Changes in behavior, due to environmental influences, development, and learning(1–5), are commonly quantified based on a few hand-picked, domain-specific, features(2–4,6,7) (e.g. the average pitch of acoustic vocalizations(3)) and assuming discrete classes of behaviors (e.g. distinct vocal syllables)(2,3,8–10). Such methods generalize poorly across different behaviors and model systems and may miss important components of change. Here we present a more general account of behavioral change based on nearest-neighbor statistics(11–13) and apply it to song development in a songbird, the zebra finch(3). First, we introduce “repertoire dating”, whereby each rendition of a behavior (e.g. each vocalization) is assigned a repertoire time, reflecting when similar renditions were typical in the behavioral repertoire. Repertoire time (rT) isolates the components of vocal variability congruent with the long-term changes due to vocal learning and development and stratifies the behavioral repertoire into regressions (rT < true production time, t), anticipations (rT > t), and typical renditions (rT ≈ t).
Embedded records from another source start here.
**src/rtl/hazard_pkg.sv**
```systemverilog
// Shared types and constants for the vector-pipeline hazard controller.
package hazard_pkg;

  typedef enum logic [1:0] {
    IDLE = 2'd0,
    WAIT = 2'd1,
    ERR  = 2'd2
  } state_e;

  localparam logic [1:0] FWD_RF  = 2'b00;
  localparam logic [1:0] FWD_WB  = 2'b01;
  localparam logic [1:0] FWD_MEM = 2'b10;

endpackage

```
**src/rtl/hazard_controller_if.sv**
```systemverilog
// Pipeline-side bundle: register addresses and stage controls in, hazard controls out.
interface hazard_controller_if #(
  parameter int REG_W = 4,
  parameter int CNT_W = 16
);
  logic [REG_W-1:0] ra1D, ra2D, ra1E, ra2E;
  logic [REG_W-1:0] WA3E, WA3M, WA3W;
  logic             RegWriteM, RegWriteW, MemtoRegE;
  logic             MemReqM, MemAck;
  logic [1:0]       ForwardAE, ForwardBE;
  logic             EN1, EN2, CLR2, HoldM, MemErr;
  logic [CNT_W-1:0] StallCount;

  modport master (
    output ra1D, ra2D, ra1E, ra2E, WA3E, WA3M, WA3W,
           RegWriteM, RegWriteW, MemtoRegE, MemReqM, MemAck,
    input  ForwardAE, ForwardBE, EN1, EN2, CLR2, HoldM, MemErr, StallCount
  );

  modport slave (
    input  ra1D, ra2D, ra1E, ra2E, WA3E, WA3M, WA3W,
           RegWriteM, RegWriteW, MemtoRegE, MemReqM, MemAck,
    output ForwardAE, ForwardBE, EN1, EN2, CLR2, HoldM, MemErr, StallCount
  );
endinterface

```
**src/rtl/hazard_controller_mem_wait_fsm.sv**
```systemverilog
// Multi-cycle memory access sequencer with timeout and sticky error.
module mem_wait_fsm
  import hazard_pkg::*;
#(
  parameter int TIMEOUT = 255,
  parameter int TO_W    = 8
) (
  input  logic CLK,
  input  logic RST,
  input  logic MemReqM,
  input  logic MemAck,
  output logic MemWait,
  output logic MemErr
);

  state_e          state_q;
  logic [TO_W-1:0] to_cnt_q;
  logic            err_q;

  // Hold drops in the cycle the ack is seen, so the pipe advances on that edge.
  assign MemWait = ((state_q == IDLE) && MemReqM && !MemAck) ||
                   ((state_q == WAIT) && !MemAck);
  assign MemErr  = err_q;

  always_ff @(posedge CLK or negedge RST) begin
    if (!RST) begin
      state_q  <= IDLE;
      to_cnt_q <= '0;
      err_q    <= 1'b0;
    end else begin
      case (state_q)
        IDLE: begin
          if (MemReqM && !MemAck) begin
            state_q  <= WAIT;
            to_cnt_q <= TO_W'(1);
          end
        end
        WAIT: begin
          if (MemAck) begin
            state_q  <= IDLE;
            to_cnt_q <= '0;
          end else if (to_cnt_q == TO_W'(TIMEOUT)) begin
            state_q <= ERR;
            err_q   <= 1'b1;
          end else begin
            to_cnt_q <= to_cnt_q + TO_W'(1);
          end
        end
        ERR: begin
          state_q <= ERR;
          err_q   <= 1'b1;
        end
        default: begin
          state_q  <= IDLE;
          to_cnt_q <= '0;
        end
      endcase
    end
  end

endmodule

```
**src/rtl/hazard_controller.sv**
```systemverilog
// Hazard control for the 5-stage vector pipe: forwarding, load-use stall, memory hold, stall counter.
module hazard_controller
  import hazard_pkg::*;
#(
  parameter int REG_W   = 4,
  parameter int TIMEOUT = 255,
  parameter int TO_W    = 8,
  parameter int CNT_W   = 16
) (
  input  logic              CLK,
  input  logic              RST,
  hazard_controller_if.slave hz
);

  logic             mem_wait, mem_err, ld_stall;
  logic             en_d, clr_d, hold_d;
  logic [CNT_W-1:0] stall_cnt_q, stall_cnt_d;

  function automatic logic [1:0] fwd_sel(input logic [REG_W-1:0] ra);
    if (hz.RegWriteM && (hz.WA3M == ra))      return FWD_MEM;
    else if (hz.RegWriteW && (hz.WA3W == ra)) return FWD_WB;
    else                                      return FWD_RF;
  endfunction

  mem_wait_fsm #(
    .TIMEOUT (TIMEOUT),
    .TO_W    (TO_W)
  ) u_mem_wait_fsm (
    .CLK     (CLK),
    .RST     (RST),
    .MemReqM (hz.MemReqM),
    .MemAck  (hz.MemAck),
    .MemWait (mem_wait),
    .MemErr  (mem_err)
  );

  assign ld_stall = hz.MemtoRegE && ((hz.WA3E == hz.ra1D) || (hz.WA3E == hz.ra2D));

  // Freeze outranks bubble injection; a load-use stall resurfaces once the hold releases.
  always_comb begin
    en_d   = 1'b1;
    clr_d  = 1'b0;
    hold_d = 1'b0;
    if (!RST) begin
      en_d  = 1'b0;
      clr_d = 1'b1;
    end else if (mem_err || mem_wait) begin
      en_d   = 1'b0;
      hold_d = 1'b1;
    end else if (ld_stall) begin
      en_d  = 1'b0;
      clr_d = 1'b1;
    end
  end

  assign stall_cnt_d = (!en_d && (stall_cnt_q != {CNT_W{1'b1}})) ?
                       stall_cnt_q + CNT_W'(1) : stall_cnt_q;

  always_ff @(posedge CLK or negedge RST) begin
    if (!RST) stall_cnt_q <= '0;
    else      stall_cnt_q <= stall_cnt_d;
  end

  assign hz.ForwardAE  = RST ? fwd_sel(hz.ra1E) : FWD_RF;
  assign hz.ForwardBE  = RST ? fwd_sel(hz.ra2E) : FWD_RF;
  assign hz.EN1        = en_d;
  assign hz.EN2        = en_d;
  assign hz.CLR2       = clr_d;
  assign hz.HoldM      = hold_d;
  assign hz.MemErr     = mem_err;
  assign hz.StallCount = stall_cnt_q;

endmodule

```
**src/flat_wrapper.sv**
```systemverilog
// flat-port wrapper written by rule: the top's interface ports become plain ports
module hazard_controller_flat import hazard_pkg::*;
#(
  parameter int REG_W   = 4,
  parameter int TIMEOUT = 255,
  parameter int TO_W    = 8,
  parameter int CNT_W   = 16
)
  (CLK, RST, hz_ra1D, hz_ra2D, hz_ra1E, hz_ra2E, hz_WA3E, hz_WA3M, hz_WA3W, hz_RegWriteM, hz_RegWriteW, hz_MemtoRegE, hz_MemReqM, hz_MemAck, hz_ForwardAE, hz_ForwardBE, hz_EN1, hz_EN2, hz_CLR2, hz_HoldM, hz_MemErr, hz_StallCount);
  hazard_controller_if #(.REG_W(REG_W), .CNT_W(CNT_W)) hz_i ();
  input  logic CLK;
  input  logic RST;
  input wire logic [$bits(hz_i.ra1D)-1:0] hz_ra1D;
  input wire logic [$bits(hz_i.ra2D)-1:0] hz_ra2D;
  input wire logic [$bits(hz_i.ra1E)-1:0] hz_ra1E;
  input wire logic [$bits(hz_i.ra2E)-1:0] hz_ra2E;
  input wire logic [$bits(hz_i.WA3E)-1:0] hz_WA3E;
  input wire logic [$bits(hz_i.WA3M)-1:0] hz_WA3M;
  input wire logic [$bits(hz_i.WA3W)-1:0] hz_WA3W;
  input wire logic [$bits(hz_i.RegWriteM)-1:0] hz_RegWriteM;
  input wire logic [$bits(hz_i.RegWriteW)-1:0] hz_RegWriteW;
  input wire logic [$bits(hz_i.MemtoRegE)-1:0] hz_MemtoRegE;
  input wire logic [$bits(hz_i.MemReqM)-1:0] hz_MemReqM;
  input wire logic [$bits(hz_i.MemAck)-1:0] hz_MemAck;
  output wire logic [$bits(hz_i.ForwardAE)-1:0] hz_ForwardAE;
  output wire logic [$bits(hz_i.ForwardBE)-1:0] hz_ForwardBE;
  output wire logic [$bits(hz_i.EN1)-1:0] hz_EN1;
  output wire logic [$bits(hz_i.EN2)-1:0] hz_EN2;
  output wire logic [$bits(hz_i.CLR2)-1:0] hz_CLR2;
  output wire logic [$bits(hz_i.HoldM)-1:0] hz_HoldM;
  output wire logic [$bits(hz_i.MemErr)-1:0] hz_MemErr;
  output wire logic [$bits(hz_i.StallCount)-1:0] hz_StallCount;
  assign hz_i.ra1D = hz_ra1D;
  assign hz_i.ra2D = hz_ra2D;
  assign hz_i.ra1E = hz_ra1E;
  assign hz_i.ra2E = hz_ra2E;
  assign hz_i.WA3E = hz_WA3E;
  assign hz_i.WA3M = hz_WA3M;
  assign hz_i.WA3W = hz_WA3W;
  assign hz_i.RegWriteM = hz_RegWriteM;
  assign hz_i.RegWriteW = hz_RegWriteW;
  assign hz_i.MemtoRegE = hz_MemtoRegE;
  assign hz_i.MemReqM = hz_MemReqM;
  assign hz_i.MemAck = hz_MemAck;
  assign hz_ForwardAE = hz_i.ForwardAE;
  assign hz_ForwardBE = hz_i.ForwardBE;
  assign hz_EN1 = hz_i.EN1;
  assign hz_EN2 = hz_i.EN2;
  assign hz_CLR2 = hz_i.CLR2;
  assign hz_HoldM = hz_i.HoldM;
  assign hz_MemErr = hz_i.MemErr;
  assign hz_StallCount = hz_i.StallCount;
  hazard_controller #(.REG_W(REG_W), .TIMEOUT(TIMEOUT), .TO_W(TO_W), .CNT_W(CNT_W)) u_core (.CLK(CLK), .RST(RST), .hz(hz_i));
endmodule
```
Second, we obtain a holistic, yet low-dimensional(14), description of vocal change in terms of a stratified “behavioral trajectory”, revealing multiple, previously unrecognized, components of behavioral change on fast and slow timescales, as well as distinct patterns of overnight consolidation(1,2,4,15,16). Diurnal changes in regressions undergo only weak consolidation, whereas anticipations and typical renditions consolidate fully. Because of its generality, our non-parametric description of how behavior evolves relative to itself, rather than relative to a potentially arbitrary, experimenter-defined, goal(2,3,15,17) appears well-suited to compare learning and change across behaviors and species(18,19), as well as biological and artificial systems(5).